WHAT IS BEING ASKED:
Search the entries for the word "parameter". Copy each line in which it is found.

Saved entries
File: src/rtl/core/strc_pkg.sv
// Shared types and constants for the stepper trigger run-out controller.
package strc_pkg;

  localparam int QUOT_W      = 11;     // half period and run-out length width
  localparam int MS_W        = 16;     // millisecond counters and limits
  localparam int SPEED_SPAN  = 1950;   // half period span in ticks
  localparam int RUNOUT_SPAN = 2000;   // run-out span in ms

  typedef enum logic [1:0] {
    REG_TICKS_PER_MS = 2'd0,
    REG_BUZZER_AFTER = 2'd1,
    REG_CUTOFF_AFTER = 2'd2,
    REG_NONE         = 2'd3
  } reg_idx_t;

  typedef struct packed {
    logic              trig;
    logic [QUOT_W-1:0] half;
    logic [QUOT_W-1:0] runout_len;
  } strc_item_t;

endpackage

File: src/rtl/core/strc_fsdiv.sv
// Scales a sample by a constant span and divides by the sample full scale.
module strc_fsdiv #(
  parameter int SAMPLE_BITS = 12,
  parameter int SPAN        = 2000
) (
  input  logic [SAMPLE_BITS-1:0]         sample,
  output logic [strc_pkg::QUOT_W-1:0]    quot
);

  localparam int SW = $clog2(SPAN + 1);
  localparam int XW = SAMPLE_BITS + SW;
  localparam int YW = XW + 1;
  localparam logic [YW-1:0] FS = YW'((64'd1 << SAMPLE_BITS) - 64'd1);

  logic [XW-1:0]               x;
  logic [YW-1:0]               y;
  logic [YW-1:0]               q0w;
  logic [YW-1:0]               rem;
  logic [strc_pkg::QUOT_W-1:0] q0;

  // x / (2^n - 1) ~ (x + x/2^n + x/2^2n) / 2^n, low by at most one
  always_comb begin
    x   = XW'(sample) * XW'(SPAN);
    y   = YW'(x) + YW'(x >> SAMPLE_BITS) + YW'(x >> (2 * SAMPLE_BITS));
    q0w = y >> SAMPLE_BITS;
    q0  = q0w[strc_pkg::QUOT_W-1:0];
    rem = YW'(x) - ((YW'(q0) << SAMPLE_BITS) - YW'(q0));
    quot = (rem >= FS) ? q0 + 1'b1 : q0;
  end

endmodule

WRITTEN ANSWER:
  parameter int SAMPLE_BITS = 12,
  parameter int SPAN        = 2000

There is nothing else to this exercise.